Here is a cut-down example from my code of such an object:

var cacheWaiter = {
  //This function essentially tells the cache service whether or not we want
  //this cache descriptor. If ENTRY_WANTED is returned, the cache descriptor is
  //passed to onCacheEntryAvailable()
  onCacheEntryCheck: function( descriptor, appcache )
  {
    //First, we want to be sure the cache entry is not currently being written
    //so that we can be sure that the file is complete when we go to open it.
    //If predictedDataSize > dataSize, chances are it's still in the process of
    //being cached and we won't be able to get an exclusive lock on it and it
    //will be incomplete, so we don't want it right now.
    try{
      if( descriptor.dataSize < descriptor.predictedDataSize )
        //This tells the nsICacheService to call this function again once the
        //currently writing process is done writing the cache entry.
        return Components.interfaces.nsICacheEntryOpenCallback.RECHECK_AFTER_WRITE_FINISHED;
    }
    catch(e){
      //Also return the same value for any other error
      return Components.interfaces.nsICacheEntryOpenCallback.RECHECK_AFTER_WRITE_FINISHED;
    }
    //If no exceptions occurred and predictedDataSize == dataSize, tell the
    //nsICacheService to pass the descriptor to this.onCacheEntryAvailable()
    return Components.interfaces.nsICacheEntryOpenCallback.ENTRY_WANTED;
  }

  //Once we are certain we want to use this descriptor (i.e. it is done
  //downloading and we want to read it), it gets passed to this function
  //where we can do what we wish with it.
  //At this point we will have full control of the descriptor until this
  //function exits (or, I believe that's how it works)
  onCacheEntryAvailable: function( descriptor, isnew, appcache, status )
  {
    //In this function, you can do your cache descriptor reads and store
    //it in a Blob() for upload. I haven't actually tested the code I put
    //here, modifications may be needed.
    var cacheentryinputstream = descriptor.openInputStream(0);
    var blobarray = new Array(0);
    var buffer = new Array(1024);      

    for( var i = descriptor.dataSize; i == 0; i -= 1024)
    {
      var chunksize = 1024;
      if( i < 0 )
        chunksize = 1024 + i;
      try{
        cacheentryinputstream.read( buffer, chunksize );
      }
      catch(e){
        //Nasty NS_ERROR_WOULD_BLOCK exceptions seem to happen to me
        //frequently. The Mozilla guys don't provide a way around this,
        //since they want a responsive UI at all costs. So, just keep
        //trying until it succeeds.
        i += 1024;
        continue;
      }
      for( var j = 0; j < chunksize; j++ )
      {
        blobarray.push(buffer.charAt(j));
      }
      if( i < 0 )
        i = 0 //Set i == 0 to signal loop break
    }
  }
  var theblob = new Blob(blobarray);
  //Do an AJAX POST request here.
}

Now that the callback object is set up, we can actually do some requests for cache descriptors. Try something like this:

var theuri = "http://www.example.com/image.jpg";

//Load the cache service
var cacheservice = Components.classes["@mozilla.org/netwerk/cache-storage-service;1"].getService(Components.interfaces.nsICacheStorageService)
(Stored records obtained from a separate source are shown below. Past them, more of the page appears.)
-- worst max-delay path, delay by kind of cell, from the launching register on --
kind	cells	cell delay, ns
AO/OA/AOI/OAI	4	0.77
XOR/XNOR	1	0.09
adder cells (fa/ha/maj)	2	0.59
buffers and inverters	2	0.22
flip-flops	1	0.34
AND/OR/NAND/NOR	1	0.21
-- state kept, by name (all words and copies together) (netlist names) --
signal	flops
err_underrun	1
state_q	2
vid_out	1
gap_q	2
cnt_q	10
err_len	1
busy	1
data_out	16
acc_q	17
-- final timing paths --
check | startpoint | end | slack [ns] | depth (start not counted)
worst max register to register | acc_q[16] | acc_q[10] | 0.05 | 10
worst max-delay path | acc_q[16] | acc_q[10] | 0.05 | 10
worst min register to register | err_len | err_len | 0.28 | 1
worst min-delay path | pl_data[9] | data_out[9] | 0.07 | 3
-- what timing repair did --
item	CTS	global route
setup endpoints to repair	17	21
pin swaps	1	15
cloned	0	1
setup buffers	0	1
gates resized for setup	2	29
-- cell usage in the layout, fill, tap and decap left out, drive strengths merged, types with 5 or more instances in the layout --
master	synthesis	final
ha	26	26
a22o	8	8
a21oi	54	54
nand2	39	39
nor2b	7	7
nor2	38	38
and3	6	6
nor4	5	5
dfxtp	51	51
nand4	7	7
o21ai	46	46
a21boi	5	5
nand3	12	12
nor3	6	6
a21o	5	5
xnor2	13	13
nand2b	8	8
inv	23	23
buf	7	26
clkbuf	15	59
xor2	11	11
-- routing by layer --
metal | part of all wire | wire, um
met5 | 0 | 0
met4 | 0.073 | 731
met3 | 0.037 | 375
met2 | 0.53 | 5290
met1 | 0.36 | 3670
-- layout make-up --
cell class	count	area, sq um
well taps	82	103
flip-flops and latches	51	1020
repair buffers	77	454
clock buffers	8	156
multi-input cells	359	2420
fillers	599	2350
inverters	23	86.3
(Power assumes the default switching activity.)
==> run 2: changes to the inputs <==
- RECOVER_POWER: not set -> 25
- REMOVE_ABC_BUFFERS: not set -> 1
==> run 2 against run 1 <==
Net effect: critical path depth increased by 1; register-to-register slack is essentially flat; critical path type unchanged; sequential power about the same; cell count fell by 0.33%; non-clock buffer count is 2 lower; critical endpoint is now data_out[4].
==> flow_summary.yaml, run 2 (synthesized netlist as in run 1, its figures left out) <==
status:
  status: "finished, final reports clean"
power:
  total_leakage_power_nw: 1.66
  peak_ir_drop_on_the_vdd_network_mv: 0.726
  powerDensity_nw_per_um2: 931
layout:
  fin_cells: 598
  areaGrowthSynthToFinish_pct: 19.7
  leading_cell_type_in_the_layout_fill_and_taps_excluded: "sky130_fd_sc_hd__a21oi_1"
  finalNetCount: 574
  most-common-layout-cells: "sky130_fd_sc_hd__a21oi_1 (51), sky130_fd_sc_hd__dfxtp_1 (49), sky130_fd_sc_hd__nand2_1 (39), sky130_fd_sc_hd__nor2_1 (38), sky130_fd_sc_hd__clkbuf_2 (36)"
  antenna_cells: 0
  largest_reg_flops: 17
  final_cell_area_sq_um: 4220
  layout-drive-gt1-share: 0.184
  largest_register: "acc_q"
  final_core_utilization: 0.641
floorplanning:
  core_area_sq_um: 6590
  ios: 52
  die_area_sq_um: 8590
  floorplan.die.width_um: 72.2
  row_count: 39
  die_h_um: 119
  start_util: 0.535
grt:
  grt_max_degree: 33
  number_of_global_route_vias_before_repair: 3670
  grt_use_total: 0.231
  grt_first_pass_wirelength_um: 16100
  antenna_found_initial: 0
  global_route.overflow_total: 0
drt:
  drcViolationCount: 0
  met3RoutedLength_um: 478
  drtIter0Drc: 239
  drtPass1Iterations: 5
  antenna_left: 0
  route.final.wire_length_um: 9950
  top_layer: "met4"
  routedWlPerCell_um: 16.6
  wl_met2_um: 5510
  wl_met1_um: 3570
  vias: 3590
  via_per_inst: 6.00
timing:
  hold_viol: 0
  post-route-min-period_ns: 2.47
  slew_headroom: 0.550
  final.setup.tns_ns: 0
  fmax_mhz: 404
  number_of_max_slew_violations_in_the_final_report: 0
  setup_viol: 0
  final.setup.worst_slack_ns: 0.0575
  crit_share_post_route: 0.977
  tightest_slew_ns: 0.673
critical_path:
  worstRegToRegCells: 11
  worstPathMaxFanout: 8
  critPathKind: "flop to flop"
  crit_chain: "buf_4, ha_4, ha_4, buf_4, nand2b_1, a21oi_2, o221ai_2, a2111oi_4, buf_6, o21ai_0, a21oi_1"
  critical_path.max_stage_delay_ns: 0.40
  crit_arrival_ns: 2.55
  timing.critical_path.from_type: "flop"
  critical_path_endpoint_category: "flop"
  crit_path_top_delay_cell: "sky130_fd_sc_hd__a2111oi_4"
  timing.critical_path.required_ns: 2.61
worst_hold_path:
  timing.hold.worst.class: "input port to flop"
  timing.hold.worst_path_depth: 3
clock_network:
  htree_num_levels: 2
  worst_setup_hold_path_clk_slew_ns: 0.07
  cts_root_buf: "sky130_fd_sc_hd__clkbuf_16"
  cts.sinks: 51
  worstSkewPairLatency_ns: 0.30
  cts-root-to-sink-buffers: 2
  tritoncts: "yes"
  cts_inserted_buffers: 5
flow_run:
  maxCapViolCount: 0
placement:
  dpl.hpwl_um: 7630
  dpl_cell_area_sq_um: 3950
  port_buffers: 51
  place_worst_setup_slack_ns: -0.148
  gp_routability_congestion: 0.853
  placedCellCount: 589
--- src/rtl/ppu_pkg.sv ---
// Shared widths, int8 limits and the requantisation configuration record
// used by the opsum post-processing unit.
package ppu_pkg;
    localparam int PSUM_W = 32;
    localparam int MULT_W = 16;
    localparam int PACK   = 4;
    localparam int OUT_W  = 8 * PACK;
    localparam int PROD_W = PSUM_W + MULT_W;
    localparam int CNT_W  = $clog2(PACK);

    localparam logic signed [7:0] INT8_MIN = 8'sh80;
    localparam logic signed [7:0] INT8_MAX = 8'sh7F;

    localparam logic [CNT_W-1:0] K_LAST = CNT_W'(PACK - 1);
    localparam logic [CNT_W-1:0] K_ONE  = CNT_W'(1);

    typedef struct packed {
        logic [MULT_W-1:0] mult;
        logic [4:0]        shift;
        logic signed [7:0] zp;
        logic              relu;
    } ppu_cfg_t;

    localparam ppu_cfg_t CFG_RESET = '{mult: 16'd1, shift: 5'd0, zp: 8'sd0, relu: 1'b0};

    function automatic logic [7:0] sat_int8(input logic signed [PROD_W+1:0] v);
        logic signed [PROD_W+1:0] hi;
        logic signed [PROD_W+1:0] lo;
        hi = {{(PROD_W-6){INT8_MAX[7]}}, INT8_MAX};
        lo = {{(PROD_W-6){INT8_MIN[7]}}, INT8_MIN};
        if (v > hi) begin
            return INT8_MAX;
        end else if (v < lo) begin
            return INT8_MIN;
        end else begin
            return v[7:0];
        end
    endfunction
endpackage

--- src/rtl/ppu_requant.sv ---
// Two-stage requantiser: S1 forms the 48-bit signed product, S2 applies the
// rounding shift, optional ReLU, zero-point add and int8 saturation.
module ppu_requant
    import ppu_pkg::*;
(
    input  logic              clk,
    input  logic              rst,
    input  logic              en,
    input  ppu_cfg_t          cfg,
    input  logic              in_valid,
    input  logic [PSUM_W-1:0] in_data,
    input  logic              in_last,
    output logic              stage_valid,
    output logic              out_valid,
    output logic [7:0]        out_data,
    output logic              out_last
);
    localparam logic [PROD_W:0] RND_ONE = {{PROD_W{1'b0}}, 1'b1};

    logic signed [PROD_W-1:0] prod_d, prod_q;
    logic                     s1_valid_d, s1_valid_q;
    logic                     s1_last_d, s1_last_q;
    logic signed [PROD_W:0]   rnd, biased, shifted, relu_v;
    logic signed [PROD_W+1:0] zp_sum;
    logic [7:0]               res_d, res_q;
    logic                     s2_valid_d, s2_valid_q;
    logic                     s2_last_d, s2_last_q;

    // S1: signed psum times zero-extended multiplier, both widened to the product width
    always_comb begin
        prod_d     = prod_q;
        s1_valid_d = s1_valid_q;
        s1_last_d  = s1_last_q;
        if (en) begin
            prod_d     = $signed({{MULT_W{in_data[PSUM_W-1]}}, in_data})
                       * $signed({{PSUM_W{1'b0}}, cfg.mult});
            s1_valid_d = in_valid;
            s1_last_d  = in_valid & in_last;
        end else begin
            prod_d     = prod_q;
        end
    end

    // S2: one extra bit keeps the rounding add from overflowing
    always_comb begin
        if (cfg.shift != 5'd0) begin
            rnd = RND_ONE << (cfg.shift - 5'd1);
        end else begin
            rnd = '0;
        end
        biased  = {prod_q[PROD_W-1], prod_q} + rnd;
        shifted = biased >>> cfg.shift;
        if (cfg.relu && shifted[PROD_W]) begin
            relu_v = '0;
        end else begin
            relu_v = shifted;
        end
        zp_sum     = {relu_v[PROD_W], relu_v} + {{(PROD_W-6){cfg.zp[7]}}, cfg.zp};
        res_d      = res_q;
        s2_valid_d = s2_valid_q;
        s2_last_d  = s2_last_q;
        if (en) begin
            res_d      = sat_int8(zp_sum);
            s2_valid_d = s1_valid_q;
            s2_last_d  = s1_last_q;
        end else begin
            res_d      = res_q;
        end
    end

    // Stage registers
    always_ff @(posedge clk) begin
        if (rst) begin
            prod_q     <= '0;
            s1_valid_q <= 1'b0;
            s1_last_q  <= 1'b0;
            res_q      <= '0;
            s2_valid_q <= 1'b0;
            s2_last_q  <= 1'b0;
        end else begin
            prod_q     <= prod_d;
            s1_valid_q <= s1_valid_d;
            s1_last_q  <= s1_last_d;
            res_q      <= res_d;
            s2_valid_q <= s2_valid_d;
            s2_last_q  <= s2_last_d;
        end
    end

    assign stage_valid = s1_valid_q | s2_valid_q;
    assign out_valid   = s2_valid_q;
    assign out_data    = res_q;
    assign out_last    = s2_last_q;
endmodule

--- src/rtl/opsum_ppu.sv ---
// Opsum post-processing unit: requantises the psum stream to int8 and packs
// four results per word for the GLB, with a tile-last flush of partial words.
module opsum_ppu
    import ppu_pkg::*;
(
    input  logic              clk,
    input  logic              rst,
    input  logic              cfg_load,
    input  logic [MULT_W-1:0] cfg_mult,
    input  logic [4:0]        cfg_shift,
    input  logic [7:0]        cfg_zp,
    input  logic              cfg_relu,
    input  logic              in_valid,
    input  logic [PSUM_W-1:0] in_data,
    input  logic              in_last,
    output logic              in_ready,
    output logic              out_valid,
    output logic [OUT_W-1:0]  out_data,
    output logic [PACK-1:0]   out_bmask,
    output logic              out_last,
    input  logic              out_ready,
    output logic              busy,
    output logic              cfg_err
);
    ppu_cfg_t         cfg_d, cfg_q;
    logic             cfg_err_d, cfg_err_q;
    logic [OUT_W-1:0] data_d, data_q, data_base;
    logic [PACK-1:0]  bmask_d, bmask_q, bmask_base;
    logic [CNT_W-1:0] k_d, k_q;
    logic             out_valid_d, out_valid_q;
    logic             out_last_d, out_last_q;
    logic             stall;
    logic             stage_valid;
    logic             s2_valid;
    logic [7:0]       s2_data;
    logic             s2_last;

    assign stall    = out_valid_q & ~out_ready;
    assign in_ready = ~stall;
    assign busy     = stage_valid | (k_q != '0) | out_valid_q;

    ppu_requant u_requant (
        .clk         (clk),
        .rst         (rst),
        .en          (~stall),
        .cfg         (cfg_q),
        .in_valid    (in_valid),
        .in_data     (in_data),
        .in_last     (in_last),
        .stage_valid (stage_valid),
        .out_valid   (s2_valid),
        .out_data    (s2_data),
        .out_last    (s2_last)
    );

    // Config is only accepted while idle; a load mid-tile latches the error flag
    always_comb begin
        cfg_d     = cfg_q;
        cfg_err_d = cfg_err_q;
        if (cfg_load) begin
            if (busy) begin
                cfg_err_d = 1'b1;
            end else begin
                cfg_d = '{mult: cfg_mult, shift: cfg_shift, zp: cfg_zp, relu: cfg_relu};
            end
        end else begin
            cfg_d = cfg_q;
        end
    end

    // Pack register: a word leaving this cycle frees the register for the incoming byte
    always_comb begin
        data_d      = data_q;
        bmask_d     = bmask_q;
        k_d         = k_q;
        out_valid_d = out_valid_q;
        out_last_d  = out_last_q;
        data_base   = data_q;
        bmask_base  = bmask_q;
        if (!stall) begin
            if (out_valid_q) begin
                data_base  = '0;
                bmask_base = '0;
            end else begin
                data_base  = data_q;
                bmask_base = bmask_q;
            end
            data_d      = data_base;
            bmask_d     = bmask_base;
            out_valid_d = 1'b0;
            out_last_d  = 1'b0;
            if (s2_valid) begin
                data_d[{k_q, 3'b000} +: 8] = s2_data;
                bmask_d[k_q]               = 1'b1;
                if ((k_q == K_LAST) || s2_last) begin
                    out_valid_d = 1'b1;
                    out_last_d  = s2_last;
                    k_d         = '0;
                end else begin
                    k_d         = k_q + K_ONE;
                end
            end else begin
                k_d = k_q;
            end
        end else begin
            data_d = data_q;
        end
    end

    // State registers
    always_ff @(posedge clk) begin
        if (rst) begin
            cfg_q       <= CFG_RESET;
            cfg_err_q   <= 1'b0;
            data_q      <= '0;
            bmask_q     <= '0;
            k_q         <= '0;
            out_valid_q <= 1'b0;
            out_last_q  <= 1'b0;
        end else begin
            cfg_q       <= cfg_d;
            cfg_err_q   <= cfg_err_d;
            data_q      <= data_d;
            bmask_q     <= bmask_d;
            k_q         <= k_d;
            out_valid_q <= out_valid_d;
            out_last_q  <= out_last_d;
        end
    end

    assign out_valid = out_valid_q;
    assign out_data  = data_q;
    assign out_bmask = bmask_q;
    assign out_last  = out_last_q;
    assign cfg_err   = cfg_err_q;
endmodule

--- config.mk ---
export PLATFORM = sky130hd
export DESIGN_NAME = opsum_ppu
export DESIGN_NICKNAME = d
export VERILOG_FILES = /design/src/rtl/ppu_pkg.sv /design/src/rtl/ppu_requant.sv /design/src/rtl/opsum_ppu.sv
export SDC_FILE = /design/constraint.sdc
export NUM_CORES = 2
export LEC_CHECK = 0
export ABC_AREA = 1
export BUFFER_PORTS_ARGS = -buffer_cell sky130_fd_sc_hd__clkbuf_2
export CAP_MARGIN = 20
export CORE_MARGIN = 2
export CORE_UTILIZATION = 30
export DETAILED_ROUTE_END_ITERATION = 12
export PLACE_DENSITY_LB_ADDON = 0.15
export SYNTH_ARGS = -nofsm -noshare
export SYNTH_HDL_FRONTEND = slang
export SYNTH_HIERARCHICAL = 1
export SYNTH_SLANG_ARGS = --single-unit
--- constraint.sdc ---
create_clock -name clk -period 6.6 [get_ports clk]
set_clock_uncertainty 0.15 [all_clocks]
set_input_delay 0 -clock clk [delete_from_list [all_inputs] [get_ports clk]]
set_output_delay 0 -clock clk [all_outputs]
set_load 0.005 [all_outputs]
# Yosys cells after proc, flatten, opt, wreduce, memory -nomap -nowiden
# Index checks and enable logic that the tools add are counted.
# W data, S select, Z words.
[totals]
register_bits = 131
in_bits = 68
out_inout_bits = 41
wordCells = 66
[classes]
add_sub_neg = 5
multipliers = 1
n_lt_le_gt_ge = 4
eq_ne = 1
shifts = 4
mux = 18
n_bitwise = 9
reduce_logical = 8
[op_table]
columns = ["op", "count"]
rows = [
  ["$mux W49", 2],
  ["$mux W32", 3],
  ["$add A49 B8 Y50", 1],
  ["$gt A50 B8 Y1 const B", 1],
  ["$lt A50 B8 Y1 const B", 1],
  ["$add A49 B49 Y49", 1],
  ["$shl A1 B5 Y49 const A", 1],
  ["$sshr A49 B5 Y49", 1],
  ["$mul A32 B17 Y48", 1],
  ["$bwmux W32", 1],
  ["$shift A8 B7 Y32 const A", 1],
  ["$shiftx A8 B7 Y32", 1],
  ["$mux W8", 2],
  ["$mux W4", 3],
  ["$neg A5 Y7", 1],
  ["$reduce_and A2 Y1", 3],
  ["$mux W1", 5],
  ["$reduce_bool A5 Y1", 1],
  ["$sub A5 B1 Y5 const B", 1],
  ["$or A4 B4 Y4", 1],
  ["$lt A2 B3 Y1 const B", 1],
  ["$not A1 Y1", 3],
  ["$or A1 B1 Y1", 3],
  ["$add A2 B1 Y2 const B", 1],
  ["other kinds (8)", 10],
]

# Depth between registers and ports, before layout
[logic_depth]
depth_word = 11
mapped_depth = 55

# Hierarchy
# The synthesis kept the hierarchy.
[modules_own_cells]
columns = ["mod", "instances", "cells_each", "area_per_inst_um2", "seq_area_each_um2"]
rows = [
  ["ppu_requant", 1, 5078, 31671.6, 1201.2],
  ["opsum_ppu", 1, 388, 2899.0, 1421.4],
]

# Worst setup path before layout
# Ideal clock, no wire load.
[synth_timing]
path_type = "reg-to-reg"
start = "register cfg_q[21] (netlist name)"
end = "register u_requant.prod_q[43]"
setup_time_ps = 109
t_arrival_ps = 5727
t_required_ps = 6341
path_slack_ps = 613
stages_incl_launch_ff = 29
period_less_slack_ps = 5987
path_cell_list = "dfxtp_1 > clkbuf_1 > nand2_1 > fa_1 > inv_1 > fa_1 > inv_1 > fa_1 > inv_1 > fa_1 > inv_1 > fa_1 > inv_1 > fa_1 > ha_1 > nand2_1 > nor2_1 > inv_1 > nor3_1 > and3_1 > a21oi_1 > o21ai_1 > nand2_1 > o211ai_1 > a21oi_1 > nand2_1 > nand3_1 > nand2_1 > inv_1"
[synth_via]
elab_chain_cells = 1
[synth_lines]
columns = ["item", "line", "text"]
rows = [
  ["from (decl)", "opsum_ppu.sv:25", "ppu_cfg_t cfg_d, cfg_q;"],
  ["from (signal assigned)", "opsum_ppu.sv:121", "cfg_q <= cfg_d;"],
  ["$mul A32 B17 Y48", "ppu_requant.sv:36", "* $signed({{PSUM_W{1'b0}}, cfg.mult});"],
  ["to (signal assigned)", "ppu_requant.sv:81", "prod_q <= prod_d;"],
  ["to (decl)", "ppu_requant.sv:20", "logic signed [PROD_W-1:0] prod_d, prod_q;"],
]
# Every way passes these cells.
# A chain may end at the register's enable or synchronous reset.

# Final worst setup path
[layout_timing]
start = "register cfg_q[16] (netlist name)"
end = "register u_requant.prod_q[45]"
# The elaborated chain is that of the path after synthesis.

==> results.py <==
metrics = {
    "timing": {
        "setup_viol": 0,
        "period_minus_slack_ns": 6.423,
        "period_share_pct": 97.32,
        "max_freq_ghz": 0.1557,
        "hold_viol": 0,
        "timing_worst_slew_pin_value_ns": 0.8857,
        "report.final.slew_viol_count": 0,
        "fin_setup_tns_ns": 0,
        "rsz0062_at_grt": "true",
        "slew_headroom_pct": 40.96,
    },
    "clock_network": {
        "htreeDepth": 4,
        "cts_max_path_buffers": 2,
        "cts_buffers": 17,
        "clk_pin_slew_ns": 0.07,
        "cts_tree": "built",
        "clk_latency_ns": 0.49,
        "clkSinkCount": 131,
        "root_buffer": "clkbuf_16",
    },
    "floorplanning": {
        "std_cell_rows": 124,
        "dieHeight_um": 343.5,
        "core-area_sq_um": 114300,
        "start_util_pct": 30.23,
        "die-area_sq_um": 118000,
        "die_w_um": 343.5,
        "io-pin-count": 109,
    },
    "placement": {
        "gp_congestion": 0.9478,
        "place_inst": 7330,
        "dp_hpwl_mm": 109.3,
        "portBuffers": 108,
    },
    "global_route": {
        "grt_max_degree": 60,
        "antenna_found_initial": 1,
        "grt_util_met3_pct": 1.370,
        "top_usage_layer": "met2",
        "grt_use_total_pct": 21.83,
        "met2_usage_pct": 38.54,
        "grtUsageMet1_pct": 28.62,
        "grt_pass1_vias": 35190,
        "grt-ovfl-total": 0,
        "grt_pass1_wl_mm": 200.5,
    },
    "cells_and_area": {
        "synthToLayoutAreaGrowth_pct": 23.29,
        "multiInputGateArea_sq_um": 28040,
        "fillers": 12500,
        "stdcell_count": 7426,
        "drive_gt1_share_pct": 17.42,
        "final_nets": 6657,
        "regArea_sq_um": 2656,
    },
    "setup_path": {
        "timing_worst_setup_path_type": "register to register",
        "crit_path_start_kind": "register",
        "crit_family": "adder cells",
        "worst-path-buf-inv": 5,
        "cp_slowest_stage_delay_ns": 0.56,
        "slowest_stage": "fa_2",
        "worst_ep_arrival_time_ns": 6.64,
        "crit_path_end_kind": "register",
        "critPathRequiredTime_ns": 6.82,
        "cp_max_fo": 17,
        "crit_chain": "buf_12 > nand2_1 > inv_1 > fa_2 > fa_1 > inv_1 > fa_1 > fa_1 > fa_1 > inv_1 > fa_1 > ha_1 > a21o_1 > a31oi_2 > o21ai_0 > a31oi_1 > nand3_2 > nand2_1 > nand2_1 > nand2_1 > nand2_1 > o221ai_1 > inv_1",
    },
    "run": {
        "drv_cap": 0,
    },
    "route": {
        "routedWlPerCell_um": 17.75,
        "dr.pass1.iters": 5,
        "ant_nets": 0,
        "drt_wl_total_mm": 131.8,
        "dr_total_vias": 35050,
        "vias_per_cell": 4.719,
        "drt_iter0_markers": 2088,
        "drc": 0,
    },
    "power": {
        "ir_worst_vdd_mv": 0.3164,
        "power.leakage_nw": 22.96,
        "p_per_area_nw_per_um2": 445.9,
    },
    "synth": {
        "avgSynthCellArea_sq_um": 6.325,
        "ys_seq_area_share_pct": 7.586,
        "ys_types": 48,
        "synthCells": 5466,
        "ys_seq_elements": 131,
        "syn_nets": 6223,
        "yosysWarnings": 6,
        "synth_area_sq_um": 34570,
    },
    "status": {
        "outcome": "finished clean",
    },
    "hold_path": {
        "min_path_type": "primary input to register",
    },
}
==> synth_stat cells, drive strengths merged <==
master	instances	area, sq um
nand2	1588	6001
inv	1234	4632
nand3	507	2577
fa	486	9729
nor2	471	1871
a21oi	216	1100
ha	203	2540
clkbuf	169	638.1
o21ai	168	844.6
dfxtp	131	2623
nand4	42	262.8
buf	36	172.7
xor2	36	315.3
nor3	32	181.4
xnor2	28	245.2
a31oi	20	125.1
o21bai	19	142.6
nand3b	18	135.1
o211ai	12	90.09
a21o	10	75.07
o21a	8	60.06
nor4	5	31.28
o221ai	5	43.79
clkinv	4	15.01
or2	4	25.03
a21boi	3	22.52
and2	3	18.77
and3	3	18.77
a22oi	1	7.510
conb	1	3.750
mux2i	1	10.01
nand2b	1	6.260
nor3b	1	7.510
==> flip-flops by register name (all words and copies together), names as in the netlist, 2 cells and up <==
register,flops
cfg_q,30
out_data,32
u_requant/prod_q,48
u_requant/out_data,8
k_q,2
out_bmask,4
==> final cells by class <==
| cell class | instances | area share, % |
|---|---|---|
| Inverter | 1238 | 10.90 |
| Clock buffer | 17 | 0.9981 |
| Multi-Input combinational cell | 3892 | 65.79 |
| Timing Repair Buffer | 620 | 11.25 |
| Clock inverter | 15 | 0.3758 |
| Antenna cell | 1 | 0.005871 |
| Sequential cell | 131 | 6.232 |
| Tap cell | 1512 | 4.439 |
==> cell families (layout without fill, tap and decap cells) <==
family / after synthesis / count (layout) / synth area share (%)
simple gates: 2675 / 2675 / 32.21
buf+inv: 1443 / 1890 / 15.79
fa+ha+maj: 689 / 689 / 35.49
compound gates: 462 / 462 / 7.264
flops: 131 / 131 / 7.586
xor+xnor: 64 / 64 / 1.621
other cells: 1 / 2 / 0.01085
mux: 1 / 1 / 0.02896
==> where the power goes <==
part	total, W	internal (W)	switching [W]	leakage, nW
clock	0.000993	0.000536	0.000457	0.289
combinational	0.0168	0.00651	0.0103	21.6
sequential	0.00118	0.00101	0.000169	1.09
==> final timing paths <==
path	from	endpoint	slack (ns)	cells past startpoint
worst max-delay path	cfg_q[16]	u_requant/prod_q[45]	0.18	23
worst max register to register	cfg_q[16]	u_requant/prod_q[45]	0.18	23
worst min-delay path	in_data[0]	u_requant/prod_q[0]	0.09	4
worst min register to register	out_last	out_last	0.32	2
==> layout by cell type, fill, tap and decap left out, types with 18 or more instances in the layout <==
cell,instances
ha_4,33
clkbuf_2,108
nand3b_1,18
clkbuf_16,23
buf_4,450
dfxtp_1,118
nand2_2,81
o21ai_0,142
fa_1,482
ha_1,161
inv_2,29
xnor2_1,24
xor2_1,34
nor2_4,20
a21oi_2,40
nand4_1,42
a21oi_1,172
nand3_2,67
nor2_1,384
nand3_1,438
nor2_2,67
dlygate4sd3_1,35
inv_1,1205
nor3_1,23
nand2_1,1502
==> routing by layer <==
layer / routed length (um) / part of all wire [%]
met4: 3862 / 2.9
met3: 4037 / 3.1
met1: 59030 / 45
met5: 0 / 0
met2: 64900 / 49
==> per-stage QoR <==
stage	total power, W	hold WS (ns)	cell area (sq um)	worst slack, ns	utilization (%)
2_1_floorplan	0.01156	-0.03678	34570	0.6135	-
3_3_place_gp	0.01685	0.07043	39730	-0.1735	34.75
3_5_place_dp	0.01688	0.06783	39730	-0.1661	34.75
4_1_cts	0.01804	0.04704	40710	0.009410	35.61
5_1_grt	0.02106	0.07252	42620	-0.09021	37.27
6_report	0.01900	0.08503	42620	0.1768	37.27
==> tightest hold or removal path, delay by kind of cell <==
family	cells	cell delay, ns
AOI/OAI and AO/OA	1	0.08
and+or+nand+nor	1	0.09
buffers and inverters	2	0.50
==> what timing repair did <==
item	4_1_cts	5_1_grt
setup buffers	0	22
pin swaps	0	69
gates cloned	0	6
endpoints found under the hold margin	57	0
hold buffers	35	0
gates resized for setup	14	373
setup endpoints to repair	17	26
(Power assumes the default switching activity.)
//Select the default disk cache.
var hdcache = cacheservice.diskCacheStorage(Services.loadContextInfo.default, true);

//Request a cache entry for the URI. OPEN_NORMALLY requests write access.
hdcache.asyncOpenURI(ioservice.newURI(theuri, null, null), "", hdcache.OPEN_NORMALLY, cacheWaiter);

As far as actually getting the URI, you could provide a window for a user to drag-and-drop an image into or perhaps just paste the URL of the image into. Then, you could do an AJAX request to fetch the image (in the case that the user hasn't actually visited the image for some reason, it would then be cached). You could then use that URL to then fetch the cache entry for upload. As an aesthetic touch, you could even show a preview of the image but that's a bit out of scope of the question.

If you need any more clarifications, please feel free to ask!